Data shown:
==> src/rtl/board_io_pkg.sv <==
// Shared register map and seven-segment encoding for the board I/O controller.
// Pure definitions: no state, no latency, no flow control.
// Segment patterns are active low, ordered {g,f,e,d,c,b,a}.
package board_io_pkg;

    localparam logic [1:0] ADDR_DISP  = 2'd0;
    localparam logic [1:0] ADDR_LEDDP = 2'd1;
    localparam logic [1:0] ADDR_SW    = 2'd2;
    localparam logic [1:0] ADDR_BTNEV = 2'd3;

    localparam logic [6:0] SEG_BLANK = 7'h7F;

    function automatic logic [6:0] seg_decode(input logic [3:0] nibble);
        logic [6:0] s;
        case (nibble)
            4'h0:    s = 7'h40;
            4'h1:    s = 7'h79;
            4'h2:    s = 7'h24;
            4'h3:    s = 7'h30;
            4'h4:    s = 7'h19;
            4'h5:    s = 7'h12;
            4'h6:    s = 7'h02;
            4'h7:    s = 7'h78;
            4'h8:    s = 7'h00;
            4'h9:    s = 7'h10;
            4'hA:    s = 7'h08;
            4'hB:    s = 7'h03;
            4'hC:    s = 7'h46;
            4'hD:    s = 7'h21;
            4'hE:    s = 7'h06;
            default: s = 7'h0E;
        endcase
        return s;
    endfunction

endpackage

==> src/rtl/board_io_debounce.sv <==
// Button conditioner: 2-flop synchroniser, stability counter, one-cycle press pulse.
// Latency: 2 sync cycles + DEBOUNCE stable samples; rise is registered alongside stable.
// No backpressure: rise is a single-cycle pulse the consumer must capture.
module board_io_debounce #(
    parameter int DEBOUNCE = 16
) (
    input  logic clk,
    input  logic rst_n,
    input  logic btn,
    output logic rise
);

    localparam int CW = (DEBOUNCE > 1) ? $clog2(DEBOUNCE) : 1;

    logic [1:0]    sync;
    logic          stable;
    logic [CW-1:0] cnt;
    logic          sample;

    assign sample = sync[1];

    always_ff @(posedge clk or negedge rst_n) begin
        if (!rst_n) begin
            sync   <= '0;
            stable <= 1'b0;
            cnt    <= '0;
            rise   <= 1'b0;
        end else begin
            sync <= {sync[0], btn};
            rise <= 1'b0;
            if (sample != stable) begin
                // The DEBOUNCE-th consecutive differing sample commits the change.
                if (cnt == CW'(DEBOUNCE - 1)) begin
                    stable <= sample;
                    cnt    <= '0;
                    rise   <= sample;
                end else begin
                    cnt <= cnt + 1'b1;
                end
            end else begin
                cnt <= '0;
            end
        end
    end

endmodule

==> src/rtl/board_io_ctrl.sv <==
// Register-mapped board I/O: scanned 7-seg display, LED/dp register, switch sync, button events.
// Latency: register writes visible on led/seg/dp after one edge; sw reads 2 cycles; rd_data combinational.
// No backpressure; optional leading-zero blanking when BOARD_IO_LZB_EN is defined.
module board_io_ctrl #(
    parameter int DATA_W   = 16,
    parameter int N_DIGITS = 4,
    parameter int N_SW     = 8,
    parameter int N_BTN    = 4,
    parameter int N_LED    = 8,
    parameter int SCAN_DIV = 1024,
    parameter int DEBOUNCE = 16
) (
    input  logic                clk,
    input  logic                rst_n,
    input  logic [1:0]          addr,
    input  logic                wr_en,
    input  logic [DATA_W-1:0]   wr_data,
    input  logic                rd_en,
    output logic [DATA_W-1:0]   rd_data,
    input  logic [N_SW-1:0]     sw,
    input  logic [N_BTN-1:0]    btn,
    output logic [N_LED-1:0]    led,
    output logic [N_DIGITS-1:0] an,
    output logic                dp,
    output logic [6:0]          seg
);
    import board_io_pkg::*;

    localparam int CW     = (SCAN_DIV > 1) ? $clog2(SCAN_DIV) : 1;
    localparam int DW     = (N_DIGITS > 1) ? $clog2(N_DIGITS) : 1;
    localparam int DISP_W = 4 * N_DIGITS;
    localparam int LW     = N_LED + N_DIGITS;

    logic [DISP_W-1:0]   disp, disp_nxt;
    logic [LW-1:0]       leddp, leddp_nxt;
    logic [CW-1:0]       cnt, cnt_nxt;
    logic [DW-1:0]       dig, dig_nxt;
    logic [N_SW-1:0]     sw_s1, sw_s2;
    logic [N_BTN-1:0]    btnev, btnev_nxt, btn_rise, clr;
    logic [N_DIGITS-1:0] an_nxt;
    logic [6:0]          seg_nxt;
    logic                dp_nxt;

    genvar i;
    generate
        for (i = 0; i < N_BTN; i++) begin : g_btn
            board_io_debounce #(.DEBOUNCE(DEBOUNCE)) u_db (
                .clk   (clk),
                .rst_n (rst_n),
                .btn   (btn[i]),
                .rise  (btn_rise[i])
            );
        end
    endgenerate

    // Display outputs are computed from next-state registers so a write shows up one edge later.
    always_comb begin
        disp_nxt = disp;
        if (wr_en && addr == ADDR_DISP) disp_nxt = wr_data[DISP_W-1:0];
        leddp_nxt = leddp;
        if (wr_en && addr == ADDR_LEDDP) leddp_nxt = wr_data[LW-1:0];

        cnt_nxt = cnt + 1'b1;
        dig_nxt = dig;
        if (cnt == CW'(SCAN_DIV - 1)) begin
            cnt_nxt = '0;
            dig_nxt = (dig == DW'(N_DIGITS - 1)) ? '0 : dig + 1'b1;
        end

        an_nxt          = '1;
        an_nxt[dig_nxt] = 1'b0;
        seg_nxt         = seg_decode(disp_nxt[4*int'(dig_nxt) +: 4]);
`ifdef BOARD_IO_LZB_EN
        if (dig_nxt != '0 && (disp_nxt >> (4 * int'(dig_nxt))) == '0) seg_nxt = SEG_BLANK;
`endif
        dp_nxt = ~leddp_nxt[N_LED + int'(dig_nxt)];

        // A press landing on the clearing cycle survives.
        clr = '0;
        if (rd_en && addr == ADDR_BTNEV) clr = '1;
        if (wr_en && addr == ADDR_BTNEV) clr = clr | wr_data[N_BTN-1:0];
        btnev_nxt = (btnev & ~clr) | btn_rise;
    end

    always_ff @(posedge clk or negedge rst_n) begin
        if (!rst_n) begin
            disp  <= '0;
            leddp <= '0;
            cnt   <= '0;
            dig   <= '0;
            sw_s1 <= '0;
            sw_s2 <= '0;
            btnev <= '0;
            led   <= '0;
            an    <= '1;
            dp    <= 1'b1;
            seg   <= SEG_BLANK;
        end else begin
            disp  <= disp_nxt;
            leddp <= leddp_nxt;
            cnt   <= cnt_nxt;
            dig   <= dig_nxt;
            sw_s1 <= sw;
            sw_s2 <= sw_s1;
            btnev <= btnev_nxt;
            led   <= leddp_nxt[N_LED-1:0];
            an    <= an_nxt;
            dp    <= dp_nxt;
            seg   <= seg_nxt;
        end
    end

    always_comb begin
        rd_data = '0;
        case (addr)
            ADDR_DISP:  rd_data[DISP_W-1:0] = disp;
            ADDR_LEDDP: rd_data[LW-1:0]     = leddp;
            ADDR_SW:    rd_data[N_SW-1:0]   = sw_s2;
            default:    rd_data[N_BTN-1:0]  = btnev;
        endcase
    end

endmodule
$ cat config.mk
export PLATFORM = sky130hd
export DESIGN_NAME = instruction_fetch_unit
export DESIGN_NICKNAME = d
export VERILOG_FILES = /design/src/rtl/cpu6502_fetch_pkg.sv /design/src/rtl/instruction_fetch_unit.sv
export SDC_FILE = /design/constraint.sdc
export NUM_CORES = 1
export LEC_CHECK = 0
export CAP_MARGIN = 0
export CORE_UTILIZATION = 40
export CTS_BUF_LIST = sky130_fd_sc_hd__clkbuf_2 sky130_fd_sc_hd__clkbuf_4 sky130_fd_sc_hd__clkbuf_8
export CTS_CLUSTER_SIZE = 16
export DETAILED_ROUTE_END_ITERATION = 10
export PLACE_DENSITY = 0.64
export SYNTH_ARGS = -nofsm -noshare
export SYNTH_HDL_FRONTEND = slang
export SYNTH_SLANG_ARGS = --single-unit
$ cat constraint.sdc
create_clock -name clk -period 4.1 [get_ports clk]
set_clock_uncertainty 0.05 [all_clocks]
set_input_delay 1.025 -clock clk [delete_from_list [all_inputs] [get_ports clk]]
set_output_delay 1.025 -clock clk [all_outputs]
set_load 0.1 [all_outputs]
$ cat src/rtl/cpu6502_fetch_pkg.sv
// Shared fetch-stage types: FSM state encoding, instruction length type and the
// opcode length decoder (also usable by the addressing-mode stage).
`timescale 1ns/1ps
package cpu6502_fetch_pkg;

    typedef logic [1:0] len_t;

    localparam len_t LEN_1 = 2'd1;
    localparam len_t LEN_2 = 2'd2;
    localparam len_t LEN_3 = 2'd3;

    typedef enum logic [3:0] {
        S_START,
        S_OP,
        S_B1,
        S_B2,
        S_B3,
        S_OUT,
        S_VLO,
        S_VHI,
        S_VLD
    } fetch_state_t;

    // Decoded by the low nibble first; illegal columns 3/7/B/F fall to one byte.
    function automatic len_t opcode_length(input logic [7:0] op);
        len_t len;
        len = LEN_1;
        case (op[3:0])
            4'h0: begin
                if (op == 8'h20)
                    len = LEN_3;
                else if ((op == 8'h00) || (op == 8'h40) || (op == 8'h60))
                    len = LEN_1;
                else
                    len = LEN_2;
            end
            4'h1, 4'h4, 4'h5, 4'h6: len = LEN_2;
            4'h2:                   len = (op == 8'hA2) ? LEN_2 : LEN_1;
            4'h9:                   len = op[4] ? LEN_3 : LEN_2;
            4'hC, 4'hD, 4'hE:       len = LEN_3;
            default:                len = LEN_1;
        endcase
        return len;
    endfunction

endpackage
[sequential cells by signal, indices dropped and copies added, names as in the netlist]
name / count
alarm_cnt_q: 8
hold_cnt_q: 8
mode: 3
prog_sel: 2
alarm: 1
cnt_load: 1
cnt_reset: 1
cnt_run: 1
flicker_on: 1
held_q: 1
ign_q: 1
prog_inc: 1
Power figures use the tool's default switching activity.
File: src/rtl/icache_pkg.sv
// ------------------------------------------------------------------
// icache_pkg : shared state encoding and address-field widths for icache_dm
// Rev 1.0
// ------------------------------------------------------------------
`default_nettype none

package icache_pkg;

  typedef enum logic [0:0] {
    ST_IDLE = 1'b0,
    ST_FILL = 1'b1
  } state_t;

  function automatic int off_w(input int words);
    return $clog2(words);
  endfunction

  function automatic int idx_w(input int lines);
    return $clog2(lines);
  endfunction

  // 32-bit byte address minus the 2-bit byte offset, word offset and index
  function automatic int tag_w(input int lines, input int words);
    return 30 - off_w(words) - idx_w(lines);
  endfunction

endpackage

`default_nettype wire

File: src/rtl/icache_line_store.sv
// ------------------------------------------------------------------
// icache_line_store : valid/tag/data arrays with combinational read port
// Rev 1.0
// ------------------------------------------------------------------
`default_nettype none

module icache_line_store
  import icache_pkg::*;
#(
  parameter  int LINES = 8,
  parameter  int WORDS = 4,
  localparam int OFF_W = off_w(WORDS),
  localparam int IDX_W = idx_w(LINES),
  localparam int TAG_W = tag_w(LINES, WORDS)
) (
  input  logic             clk,
  input  logic             rst,
  input  logic [IDX_W-1:0] i_rd_idx,
  input  logic [OFF_W-1:0] i_rd_word,
  output logic             o_rd_valid,
  output logic [TAG_W-1:0] o_rd_tag,
  output logic [31:0]      o_rd_data,
  input  logic             i_wr_en,
  input  logic [IDX_W-1:0] i_wr_idx,
  input  logic [OFF_W-1:0] i_wr_word,
  input  logic [31:0]      i_wr_data,
  input  logic             i_tag_we,
  input  logic [TAG_W-1:0] i_tag_data,
  input  logic             i_flush
);

  logic [LINES-1:0] r_valid;
  logic [TAG_W-1:0] r_tag  [LINES];
  logic [31:0]      r_data [LINES][WORDS];

  assign o_rd_valid = r_valid[i_rd_idx];
  assign o_rd_tag   = r_tag[i_rd_idx];
  assign o_rd_data  = r_data[i_rd_idx][i_rd_word];

  // Flush takes priority so a line completing in the flush cycle stays invalid
  always_ff @(posedge clk or posedge rst) begin
    if (rst) begin
      r_valid <= '0;
    end else if (i_flush) begin
      r_valid <= '0;
    end else if (i_tag_we) begin
      r_valid[i_wr_idx] <= 1'b1;
    end
  end

  always_ff @(posedge clk) begin
    if (i_wr_en) begin
      r_data[i_wr_idx][i_wr_word] <= i_wr_data;
    end
    if (i_tag_we) begin
      r_tag[i_wr_idx] <= i_tag_data;
    end
  end

endmodule

`default_nettype wire

File: src/rtl/icache_dm.sv
// ------------------------------------------------------------------
// icache_dm : direct-mapped read-only instruction cache with line refill
// Rev 1.0
// ------------------------------------------------------------------
`default_nettype none

module icache_dm
  import icache_pkg::*;
#(
  parameter int LINES = 8,
  parameter int WORDS = 4,
  parameter int CNT_W = 32
) (
  input  logic             clk,
  input  logic             rst,
  input  logic [31:0]      pc,
  input  logic             rd_req,
  input  logic             flush,
  output logic [31:0]      instr,
  output logic             hit,
  output logic             stall,
  output logic             mem_req,
  output logic [31:0]      mem_addr,
  input  logic [31:0]      mem_rdata,
  input  logic             mem_ready,
  output logic [CNT_W-1:0] hit_count,
  output logic [CNT_W-1:0] miss_count
);

  localparam int OFF_W = off_w(WORDS);
  localparam int IDX_W = idx_w(LINES);
  localparam int TAG_W = tag_w(LINES, WORDS);

  localparam logic [OFF_W-1:0] C_LAST_WORD = OFF_W'(WORDS - 1);
  localparam logic [OFF_W-1:0] C_WORD_ONE  = OFF_W'(1);
  localparam logic [CNT_W-1:0] C_CNT_ONE   = CNT_W'(1);

  state_t           r_state;
  logic [TAG_W-1:0] r_tag;
  logic [IDX_W-1:0] r_idx;
  logic [OFF_W-1:0] r_cnt;
  logic [CNT_W-1:0] r_hit_count;
  logic [CNT_W-1:0] r_miss_count;

  logic [OFF_W-1:0] w_pc_word;
  logic [IDX_W-1:0] w_pc_idx;
  logic [TAG_W-1:0] w_pc_tag;
  logic             w_rd_valid;
  logic [TAG_W-1:0] w_rd_tag;
  logic [31:0]      w_rd_data;
  logic             w_idle;
  logic             w_hit;
  logic             w_fill_ready;
  logic             w_fill_last;
  logic             w_unused;

  assign w_pc_word = pc[OFF_W+1:2];
  assign w_pc_idx  = pc[OFF_W+IDX_W+1:OFF_W+2];
  assign w_pc_tag  = pc[31:OFF_W+IDX_W+2];
  assign w_unused  = ^pc[1:0];

  assign w_idle       = (r_state == ST_IDLE);
  assign w_hit        = w_idle & rd_req & w_rd_valid & (w_rd_tag == w_pc_tag);
  assign w_fill_ready = ~w_idle & mem_ready & ~flush;
  assign w_fill_last  = w_fill_ready & (r_cnt == C_LAST_WORD);

  assign hit        = w_hit;
  assign instr      = w_hit ? w_rd_data : 32'd0;
  assign stall      = w_idle ? (rd_req & ~w_hit) : 1'b1;
  assign mem_req    = ~w_idle;
  assign mem_addr   = w_idle ? 32'd0 : {r_tag, r_idx, r_cnt, 2'b00};
  assign hit_count  = r_hit_count;
  assign miss_count = r_miss_count;

  icache_line_store #(
    .LINES (LINES),
    .WORDS (WORDS)
  ) u_store (
    .clk        (clk),
    .rst        (rst),
    .i_rd_idx   (w_pc_idx),
    .i_rd_word  (w_pc_word),
    .o_rd_valid (w_rd_valid),
    .o_rd_tag   (w_rd_tag),
    .o_rd_data  (w_rd_data),
    .i_wr_en    (w_fill_ready),
    .i_wr_idx   (r_idx),
    .i_wr_word  (r_cnt),
    .i_wr_data  (mem_rdata),
    .i_tag_we   (w_fill_last),
    .i_tag_data (r_tag),
    .i_flush    (flush)
  );

  // Valid bits are cleared inside the line store; flush here only aborts a fill
  always_ff @(posedge clk or posedge rst) begin
    if (rst) begin
      r_state      <= ST_IDLE;
      r_tag        <= '0;
      r_idx        <= '0;
      r_cnt        <= '0;
      r_hit_count  <= '0;
      r_miss_count <= '0;
    end else begin
      case (r_state)
        ST_IDLE: begin
          if (rd_req) begin
            if (w_hit) begin
              r_hit_count <= r_hit_count + C_CNT_ONE;
            end else begin
              r_tag        <= w_pc_tag;
              r_idx        <= w_pc_idx;
              r_cnt        <= '0;
              r_miss_count <= r_miss_count + C_CNT_ONE;
              r_state      <= ST_FILL;
            end
          end
        end
        ST_FILL: begin
          if (flush) begin
            r_state <= ST_IDLE;
          end else if (mem_ready) begin
            r_cnt <= r_cnt + C_WORD_ONE;
            if (r_cnt == C_LAST_WORD) begin
              r_state <= ST_IDLE;
            end
          end
        end
        default: r_state <= ST_IDLE;
      endcase
    end
  end

endmodule

`default_nettype wire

To do: Please give again the lines above between the line holding "export LEC_CHECK = 0" and the line holding "to one byte.", inclusive, exactly as they are and with nothing added.

Written answer:
export LEC_CHECK = 0
export CAP_MARGIN = 0
export CORE_UTILIZATION = 40
export CTS_BUF_LIST = sky130_fd_sc_hd__clkbuf_2 sky130_fd_sc_hd__clkbuf_4 sky130_fd_sc_hd__clkbuf_8
export CTS_CLUSTER_SIZE = 16
export DETAILED_ROUTE_END_ITERATION = 10
export PLACE_DENSITY = 0.64
export SYNTH_ARGS = -nofsm -noshare
export SYNTH_HDL_FRONTEND = slang
export SYNTH_SLANG_ARGS = --single-unit
$ cat constraint.sdc
create_clock -name clk -period 4.1 [get_ports clk]
set_clock_uncertainty 0.05 [all_clocks]
set_input_delay 1.025 -clock clk [delete_from_list [all_inputs] [get_ports clk]]
set_output_delay 1.025 -clock clk [all_outputs]
set_load 0.1 [all_outputs]
$ cat src/rtl/cpu6502_fetch_pkg.sv
// Shared fetch-stage types: FSM state encoding, instruction length type and the
// opcode length decoder (also usable by the addressing-mode stage).
`timescale 1ns/1ps
package cpu6502_fetch_pkg;

    typedef logic [1:0] len_t;

    localparam len_t LEN_1 = 2'd1;
    localparam len_t LEN_2 = 2'd2;
    localparam len_t LEN_3 = 2'd3;

    typedef enum logic [3:0] {
        S_START,
        S_OP,
        S_B1,
        S_B2,
        S_B3,
        S_OUT,
        S_VLO,
        S_VHI,
        S_VLD
    } fetch_state_t;

    // Decoded by the low nibble first; illegal columns 3/7/B/F fall to one byte.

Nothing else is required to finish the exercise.